Палыч состроил зверскую мину. Глаза полыхнули гневом. Большая ладонь сложилась в огромный кукиш:
— Во ей! Простил бы я ее! Да я б ей, шалаве, башку скрутил! Я на фронте колею, кровью умываюсь, а ей хочется… Немножко ей хочется! Я б ее…
Палыч не на шутку разошелся, свою невинную бабу искостерил в пух. Федор и Христофор давились от смеха.
— За Галей бы побежал. А бабе своей на чужого мужика поглядеть не моги? — смеясь, осуждал Федор.
— Притом заметь, голубчик, на такого орла, орденоносца! — подзуживал Христофор и, обтерев со щек умилительные слезы, сам пускался в историю: — Позвольте вам рассказать, голубчики мои, один случай, который ясно дает знать, как мужчины могут себялюбствовать и доводить до самодурствия ревнивые чувства. Окажись я как-то, в год перед войною, в командировке на строительстве моста, работая по снабженческой части в экспедиторах. На постой пришлось мне договориться с местным завскладом, мужиком уже в старых летах, с бородою, но имеющим молодую справную жену. Замечу попутно, голубчики мои, женщину весьма обаятельную и, я бы даже сказал, прелестную. Мне было постелено в комнате, а сами они почивали на веранде, ибо пора стояла летняя и значительно жаркая. Ночью разразился жуткий ливень с грозою, с молниями. Хозяин, ответственный материально за складские хозяйства, отправился проверить, все ли в такую ливневую ночь на складах в порядке, нет ли порчи материальным ценностям. Окно из комнаты, где я обитал, выходило на веранду, и я самолично слышал, как он предупредил жену, что явится утром, а я, стало быть, чувствую, что остаюсь один на один с его славной женушкой, и поверьте, голубчики мои, оченно разволновался, ибо сразу заимел на нее чувственные виды.
— Во сочиняет! — негромко вмешался Палыч, но увлеченный Христофор его недоверчивых реплик не воспринимал.
— Чего дальше-то было? — торопил развязку Федор.

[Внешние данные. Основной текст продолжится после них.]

### config.mk
export PLATFORM = sky130hd
export DESIGN_NAME = cpu_run_ctrl
export DESIGN_NICKNAME = d
export VERILOG_FILES = /design/src/rtl/cpu_run_ctrl.sv
export SDC_FILE = /design/constraint.sdc
export NUM_CORES = 1
export LEC_CHECK = 0
export ABC_AREA = 1
export ABC_CLOCK_PERIOD_IN_PS = 2000
export BUFFER_PORTS_ARGS = -buffer_cell sky130_fd_sc_hd__buf_2
export CORE_ASPECT_RATIO = 0.5
export CORE_MARGIN = 10
export CORE_UTILIZATION = 49
export DETAILED_ROUTE_END_ITERATION = 7
export PLACE_DENSITY_LB_ADDON = 0.25
export SETUP_SLACK_MARGIN = 0.05
export SLEW_MARGIN = 20
export SYNTH_ARGS = -nofsm -noshare
export SYNTH_HDL_FRONTEND = slang
export SYNTH_SLANG_ARGS = --single-unit
### constraint.sdc
create_clock -name clk -period 2 [get_ports clk]
set_input_delay 0.4 -clock clk [delete_from_list [all_inputs] [get_ports clk]]
set_output_delay 0.4 -clock clk [all_outputs]
set_load 0.05 [all_outputs]
### src/rtl/cpu_run_ctrl.sv
// Run-control sequencer: turns monitor start/step/quit pulses into single-cycle
// cpu_start / quit_cmd strobes, with N-instruction stepping, a PC breakpoint,
// a post-stop drain window, and start deferral until DRAM calibration is done.
module cpu_run_ctrl #(
  parameter int STEP_W    = 16,
  parameter int DRAIN_CYC = 5
) (
  input  logic              clk,
  input  logic              rst_n,
  input  logic              init_calib_complete,
  input  logic              cmd_start,
  input  logic              cmd_step,
  input  logic              cmd_quit,
  input  logic [STEP_W-1:0] step_cnt,
  input  logic              brk_en,
  input  logic [31:0]       brk_addr,
  input  logic [31:0]       pc_ex,
  input  logic              pc_adv,
  output logic              cpu_start,
  output logic              quit_cmd,
  output logic              running,
  output logic              brk_hit,
  output logic              step_done
);

  localparam int DRN_W = (DRAIN_CYC > 1) ? $clog2(DRAIN_CYC) : 1;

  typedef enum logic [2:0] {S_IDLE, S_ARMED, S_RUN, S_STEP, S_STOP} state_t;

  state_t            state, state_nxt;
  logic              armed_step, armed_step_nxt;
  logic [STEP_W-1:0] cnt, cnt_nxt;
  logic [DRN_W-1:0]  drain, drain_nxt;
  logic              cpu_start_nxt, quit_nxt, brk_hit_nxt, step_done_nxt;
  logic              brk_match, cnt_end;

  // Breakpoint only counts when the EX instruction actually retires this cycle.
  assign brk_match = pc_adv & brk_en & (pc_ex == brk_addr);
  assign cnt_end   = (state == S_STEP) & pc_adv & (cnt == STEP_W'(1));
  assign running   = (state == S_RUN) | (state == S_STEP);

  // State, counters and registered strobes.
  always_ff @(posedge clk or negedge rst_n) begin
    if (!rst_n) begin
      state      <= S_IDLE;
      armed_step <= 1'b0;
      cnt        <= '0;
      drain      <= '0;
      cpu_start  <= 1'b0;
      quit_cmd   <= 1'b0;
      brk_hit    <= 1'b0;
      step_done  <= 1'b0;
    end else begin
      state      <= state_nxt;
      armed_step <= armed_step_nxt;
      cnt        <= cnt_nxt;
      drain      <= drain_nxt;
      cpu_start  <= cpu_start_nxt;
      quit_cmd   <= quit_nxt;
      brk_hit    <= brk_hit_nxt;
      step_done  <= step_done_nxt;
    end
  end

  // Next-state and next-strobe decode.
  always_comb begin
    state_nxt      = state;
    armed_step_nxt = armed_step;
    cnt_nxt        = cnt;
    drain_nxt      = drain;
    cpu_start_nxt  = 1'b0;
    quit_nxt       = 1'b0;
    brk_hit_nxt    = brk_hit;
    step_done_nxt  = 1'b0;
    case (state)
      S_IDLE: begin
        // Start wins over step when both arrive together.
        if (cmd_start | cmd_step) begin
          brk_hit_nxt    = 1'b0;
          armed_step_nxt = ~cmd_start;
          if (!cmd_start)
            cnt_nxt = (step_cnt == '0) ? STEP_W'(1) : step_cnt;
          if (init_calib_complete) begin
            state_nxt     = cmd_start ? S_RUN : S_STEP;
            cpu_start_nxt = 1'b1;
          end else begin
            state_nxt = S_ARMED;
          end
        end
      end
      S_ARMED: begin
        if (cmd_quit) begin
          state_nxt = S_IDLE;
        end else if (init_calib_complete) begin
          state_nxt     = armed_step ? S_STEP : S_RUN;
          cpu_start_nxt = 1'b1;
        end
      end
      S_RUN, S_STEP: begin
        if ((state == S_STEP) && pc_adv)
          cnt_nxt = cnt - STEP_W'(1);
        if (cmd_quit | brk_match | cnt_end) begin
          // All stop causes merge into a single quit strobe.
          state_nxt = S_STOP;
          drain_nxt = DRN_W'(DRAIN_CYC - 1);
          quit_nxt  = 1'b1;
          if (brk_match) brk_hit_nxt   = 1'b1;
          if (cnt_end)   step_done_nxt = 1'b1;
        end else if (!init_calib_complete) begin
          // Status block halts on its own here; no quit strobe needed.
          state_nxt = S_STOP;
          drain_nxt = DRN_W'(DRAIN_CYC - 1);
        end
      end
      S_STOP: begin
        if (drain == '0) state_nxt = S_IDLE;
        else             drain_nxt = drain - DRN_W'(1);
      end
      default: state_nxt = S_IDLE;
    endcase
  end

endmodule

==> results of run 1 <==
routing by layer:
layer,track usage,routed length [um],share of wire
met5,0,0,0
met3,0.0445,719,0.11
met4,0.0232,24,0.0038
met1,0.207,2900,0.46
met2,0.260,2730,0.43
worst paths after layout:
check | slack, ns | startpoint | depth (start not counted) | endpoint
max in group asynchronous | 1.49 | rst_n | 1 | cnt[14]
hold reg to reg | 0.48 | brk_hit | 2 | brk_hit
hold / removal | 0.12 | rst_n | 1 | cnt[2]
setup / recovery | 0.11 | state[2] | 5 | running
setup reg to reg | 0.21 | cnt[4] | 12 | cnt[15]
min in group clk | 0.37 | cmd_step | 3 | armed_step
cells by family after synthesis:
logic type / synth area share
buffers and inverters: 0.143
xor gates and xnor gates: 0.0503
and+or+nand+nor: 0.339
DFF: 0.299
AOI/OAI and AO/OA: 0.147
adders and majority gates: 0.0221
synthesized netlist by cell type:
| master | number |
|---|---|
| a211oi_1 | 1 |
| a211oi_4 | 1 |
| a21oi_1 | 12 |
| a21oi_2 | 1 |
| a31oi_1 | 1 |
| a32o_1 | 1 |
| a32oi_1 | 2 |
| buf_2 | 1 |
| buf_6 | 1 |
| clkbuf_1 | 4 |
| dfrtp_1 | 27 |
| ha_1 | 4 |
| inv_1 | 73 |
| inv_2 | 5 |
| nand2_1 | 110 |
| nand2_2 | 1 |
| nand2_4 | 1 |
| nand3_1 | 16 |
| nand3_2 | 1 |
| nand4_1 | 6 |
| nor2_1 | 38 |
| nor2_2 | 2 |
| nor3_1 | 5 |
| nor3_2 | 1 |
| nor4_1 | 2 |
| o211ai_1 | 1 |
| o21ai_0 | 17 |
| o21ai_1 | 6 |
| o21bai_1 | 1 |
| o221ai_1 | 2 |
| o22ai_1 | 5 |
| o31ai_1 | 2 |
| o32ai_1 | 1 |
| or2_2 | 1 |
| xnor2_1 | 7 |
| xor2_1 | 6 |
through the flow:
step	setup slack [ns]	std cells
floorplan	0.333	366
global placement	0.157	514
detailed placement	0.118	514
CTS	0.105	518
global route	0.0385	518
finish	0.113	518
area by class of cell:
cell class	instances	area, um2
multi-input combinational	255	1280
timing repair buffer	97	498
sequential	27	676
inverter	78	293
clock inverter	1	5.00
clock buffer	3	41.3
tap	57	71.3
fill	442	1560
power groups by stage:
| stage | Sequential, uW | Combinational, uW | Clock [uW] |
|---|---|---|---|
| after floorplan | 994 | 1240 | 0 |
| after global placement | 977 | 1700 | 0 |
| after CTS | 966 | 1730 | 324 |
| final | 975 | 1760 | 314 |
| after detailed placement | 976 | 1730 | 0 |
| after global routing | 1010 | 2010 | 352 |
worst max-delay path, stage by stage (launching register included):
cell	delay, ns
dfrtp_1	0.43
inv_2	0.10
nand2_2	0.06
inv_2	0.06
buf_4	0.24
buf_2	0.31
cells in the final DEF, fill, tap and decap left out, drive strengths merged:
master / instances
a211oi: 2
a21oi: 13
a31oi: 1
a32o: 1
a32oi: 2
buf: 97
clkbuf: 3
clkinv: 1
dfrtp: 27
ha: 4
inv: 78
nand2: 112
nand3: 17
nand4: 6
nor2: 40
nor3: 6
nor4: 2
o211ai: 1
o21ai: 23
o21bai: 1
o221ai: 2
o22ai: 5
o31ai: 2
o32ai: 1
or2: 1
xnor2: 7
xor2: 6
registers in the layout (all words and copies together), names as in the netlist:
name        count
cnt            16
drain           3
state           3
armed_step      1
brk_hit         1
cpu_start       1
quit_cmd        1
step_done       1
==> impl_metrics.tcl, run 1 <==
set metrics [dict create \
    status "finished clean" \
    yosysUniqueCellTypes 36 \
    ys_top_cells_by_area "dfrtp_1, nand2_1, inv_1" \
    finish.instance_area_um2 2870 \
    post_dp_cell_area_um2 2800 \
    grt_max_degree 28 \
    track_usage 0.157 \
    hpwl_um 5340 \
    fin_crit_ns 1.89 \
    clock-root-buffer "clkbuf_8" \
    synth_top_area_cell "dfrtp_1" \
    peakVddDrop_v 0.000747 \
    total_power_uw 3050 \
    grt_pass1_wl_um 10400 \
    die_area_um2 7900 \
    die_w_um 116 \
    p_clk_frac 0.103 \
    ys_seq_area_frac 0.299 \
    h-tree-depth 1 \
    min_path_type "in -> async" \
    drive_gt1_frac 0.258 \
    avgSynthCellArea_um2 6.18 \
    max_cap_violations 0 \
    die_h_um 68.1 \
    num_antenna_cells 0 \
    grt-ovfl-total 0 \
    numCtsBuffers 3 \
    setup_violations 0 \
    drt_wl_total_um 6380 \
    gp_congestion 0.877 \
    yosysWarningCount 0 \
    sw_frac_of_total 0.486 \
    cts_tree "yes" \
    placementRows 17 \
    fin_setup_tns_ns 0 \
    cts_resized 0 \
    slew_violations 0 \
    antenna_found_initial 0 \
    comb_power_share 0.577 \
    postCtsSetupBuffers 0 \
    syn_inst 366 \
    max_freq_mhz 530 \
    hold_buffers 0 \
    drt_first_pass_iters 4 \
    p_int_uw 1570 \
    finalCritPeriodShare 0.944 \
    whs_ns 0.122 \
    ys_ff_latch 27 \
    initial_utilization 0.512 \
    net-switching-power_uw 1480 \
    clock_path_buffers 2 \
    drtIter0Drc 123 \
    vias_per_cell 4.87 \
    fin_skew_ns 0.00597 \
    ioPinCount 93 \
    syn2layout_area_growth_pct 26.7 \
    cts.sinks 27 \
    nNetsFinal 554 \
    port_buffers 92 \
    maxSlewHeadroom 0.602 \
    grt_pass1_vias 2292 \
    power.leakage_uw 0.00168 \
    critical_path_arrival_ns 1.49 \
    end_kind "output pin" \
    core_um2 4420 \
    drc 0 \
    critPathRequiredTime_ns 1.60 \
    hold_viol 0 \
    grt_setup_unrepaired "true" \
    syn_nets 458 \
    finish.utilization 0.648 \
    post_drt_wl_per_cell_um 12.3 \
    synth_area_um2 2260 \
    p_per_area_nw_per_um2 1060 \
    worst_pin_slew_ns 0.597 \
    cp-start-kind "flip-flop" \
    clk-insertion-delay-late_ns 0.28 \
    crit_fanout 21 \
    crit_type "reg -> out" \
    via_count 2521 \
    drt.antenna.violating_nets 0 \
    path_clk_slew_ns 0.10 \
    power_frac_seq 0.320 \
    synth_top_area_share 0.299 \
]
(Power assumes the default switching activity.)
==> run 2: changes to the inputs <==
Settings changed: BUFFER_PORTS_ARGS -buffer_cell sky130_fd_sc_hd__buf_2 to -buffer_cell sky130_fd_sc_hd__buf_4, CTS_BUF_LIST from default to sky130_fd_sc_hd__clkbuf_16.
==> run 2 against run 1 <==
Worst setup slack improved by 0.094 ns. Global-route usage rose by 2.5 points. Register-to-register slack barely moved. Sequential share of layout area fell by 2.1 points. Core utilization rose by 6.5 points. Cell count rose by 0.58%. Worst hold slack got worse by 0.085 ns. Critical path depth did not move. Clock skew rose by 0.0023 ns. Count of clock-buffer cells in the layout did not move. Die area did not move. Maximum frequency rose by 5.3%. Critical path type unchanged.
==> impl_metrics.tcl, run 2 (same netlist as run 1, synthesis figures left out) <==
set metrics [dict create \
    clock_path_buffers 2 \
    crit_type "reg -> out" \
    min_path_type "in -> async" \
    reg2reg_depth 8 \
    power.leakage_uw 0.00178 \
    layout_commonest_cell "nand2_1" \
    largest_reg_flops 16 \
    post_drt_wl_per_cell_um 14.2 \
    end_kind "output pin" \
    sw_frac_of_total 0.469 \
    maxSlewHeadroom 0.669 \
    endpoint "running" \
    fin_crit_ns 1.79 \
    syn2layout_area_growth_pct 39.4 \
    top_register "cnt" \
    critical_path.startpoint "state[2]" \
    cts_tree "yes" \
    total_power_uw 3340 \
    critPathRequiredTime_ns 1.60 \
    drive_gt1_frac 0.272 \
    numCtsBuffers 3 \
    clock-root-buffer "clkbuf_16" \
    hold_buffers 0 \
    mostFrequentLayoutCells "nand2_1, buf_4, inv_1" \
    grt_pass1_wl_um 11800 \
    gp_congestion 0.916 \
    ioPinCount 93 \
    drt_first_pass_iters 6 \
    core_um2 4420 \
    regToRegEndpoint "cnt[14]" \
    antenna_found_initial 0 \
    net-switching-power_uw 1570 \
    finalCritPeriodShare 0.897 \
    drt.antenna.violating_nets 0 \
    grt_setup_unrepaired "true" \
    hold_viol 0 \
    fin_skew_ns 0.00831 \
    track_usage 0.182 \
    drc 0 \
    initial_utilization 0.512 \
    die_h_um 68.1 \
    p_per_area_nw_per_um2 1060 \
    power_frac_seq 0.298 \
    via_count 2668 \
    drt_wl_total_um 7380 \
    p_int_uw 1780 \
    p_clk_frac 0.140 \
    drtIter0Drc 179 \
    port_buffers 92 \
    grt_pass1_vias 2494 \
    cts.sinks 27 \
    worst_pin_slew_ns 0.491 \
    die_area_um2 7900 \
    die_w_um 116 \
    reg.largest.list "cnt: 16 flops, drain: 3 flops, state: 3 flops" \
    hpwl_um 5960 \
    fillCellCount 369 \
    slew_violations 0 \
    status "finished clean" \
    placementRows 17 \
    grt-ovfl-total 0 \
    r2r_start "cnt[1]" \
    comb_power_share 0.562 \
    path_clk_slew_ns 0.07 \
    rrSetupSlack_ns 0.22 \
    nNetsFinal 557 \
    setup_violations 0 \
    grt_max_degree 28 \
    peakVddDrop_v 0.000707 \
    vias_per_cell 5.12 \
    cp-start-kind "flip-flop" \
    max_freq_mhz 558 \
    h-tree-depth 1 \
    fin_setup_tns_ns 0 \
    max_cap_violations 0 \
    critical_path_arrival_ns 1.39 \
    crit_fanout 21 \
    num_antenna_cells 0 \
    clk-insertion-delay-late_ns 0.27 \
]
-- run 2: power groups by stage --
stage               logic (uW)  registers (uW)  clock network [uW]
finish                    1880             997                 467
global route              2110            1020                 508
CTS                       1830             970                 473
detailed placement        1820             976                   0
global placement          1740             971                   0
floorplan                 1240             994                   0
-- run 2: what timing repair did --
action,CTS,global route
resized for setup,0,8
setup endpoints to repair,0,7
buffers inserted,0,2
-- run 2: cell type report --
class / count / area, um2 / share of cell area
Inverter: 78 / 293 / 0.0928
Multi-Input combinational cell: 255 / 1280 / 0.406
Clock buffer: 3 / 75.1 / 0.0238
Sequential cell: 27 / 676 / 0.214
Tap cell: 57 / 71.3 / 0.0226
Clock inverter: 1 / 7.51 / 0.00238
Timing Repair Buffer: 100 / 751 / 0.238
-- run 2: worst min-delay path by stage --
| stage | from | endpoint | cells after the start |
|---|---|---|---|
| floorplan | rst_n | armed_step | 0 |
| global placement | rst_n | cnt[2] | 1 |
| detailed placement | rst_n | cnt[3] | 1 |
| CTS | rst_n | cnt[6] | 1 |
| global route | rst_n | cnt[6] | 1 |
| finish | rst_n | cnt[6] | 1 |
-- run 2: per-stage QoR --
step | cells | cell area (um2) | hold slack (ns) | util | setup slack, ns
floorplan | 366 | 2260 | 0.104 | - | 0.333
global placement | 515 | 3040 | 0.330 | 0.687 | 0.232
detailed placement | 515 | 3040 | 0.335 | 0.687 | 0.158
CTS | 519 | 3120 | 0.0505 | 0.706 | 0.151
global route | 521 | 3150 | 0.0623 | 0.713 | 0.0276
finish | 521 | 3150 | 0.0373 | 0.713 | 0.207
-- run 2: worst max-delay path: stages, from the launching register on --
cell	delay, ns
dfrtp_1	0.42
inv_2	0.10
nand2_2	0.06
inv_2	0.06
buf_4	0.24
buf_4	0.24
-- run 2: layer usage --
layer  share of wire  track usage  wire [um]
met1            0.43        0.224       3170
met2            0.47        0.330       3510
met3           0.092       0.0445        681
met4          0.0034       0.0186         25
met5               0            0          0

— А то и было, голубчики мои, что решился я навестить ее на веранде, а поскольку гроза бушевала, прикинуться сперва к ней с вопросом: не страшно ли ей одною в такие яркие вспыхивания? Подошел я тихонечко к ее постели, чувствую: не спит, немного ворочается, пока в мою сторону еще глаз не обращает, но, замечаю, присутствие мое уже ею отмечено. Присаживаюсь этак на корточки—и вдруг вижу, голубчики мои, что на ногах у нее деревянные колодки, и вот на таком амбарном замке… Хозяин-то ревностью силен оказался и, как стало известно мне впоследствии, жене своей проходу не давал и устраивал ей всяческие истязания. Ночь остаточную я всю провел без сна, раздумывая, как наказать злодея, а жена его провела ночь в страданиях.
— Наказал? — нетерпеливо спросил Федор.
— А как же, голубчики мои, не наказать! — ликующе отвечал Христофор. — И замечу вам, что прелестная женщина эта полюбила меня безмерно и умудрялась сбегать от своего ревнивого мужа ко мне на свидания, которые, смею уверить, проходили у нас в весьма бурных чувствах. Ибо сколько ты женщину ни стереги, если она выбрала на ум себе другого, то никакие колодки и цепи не помогут.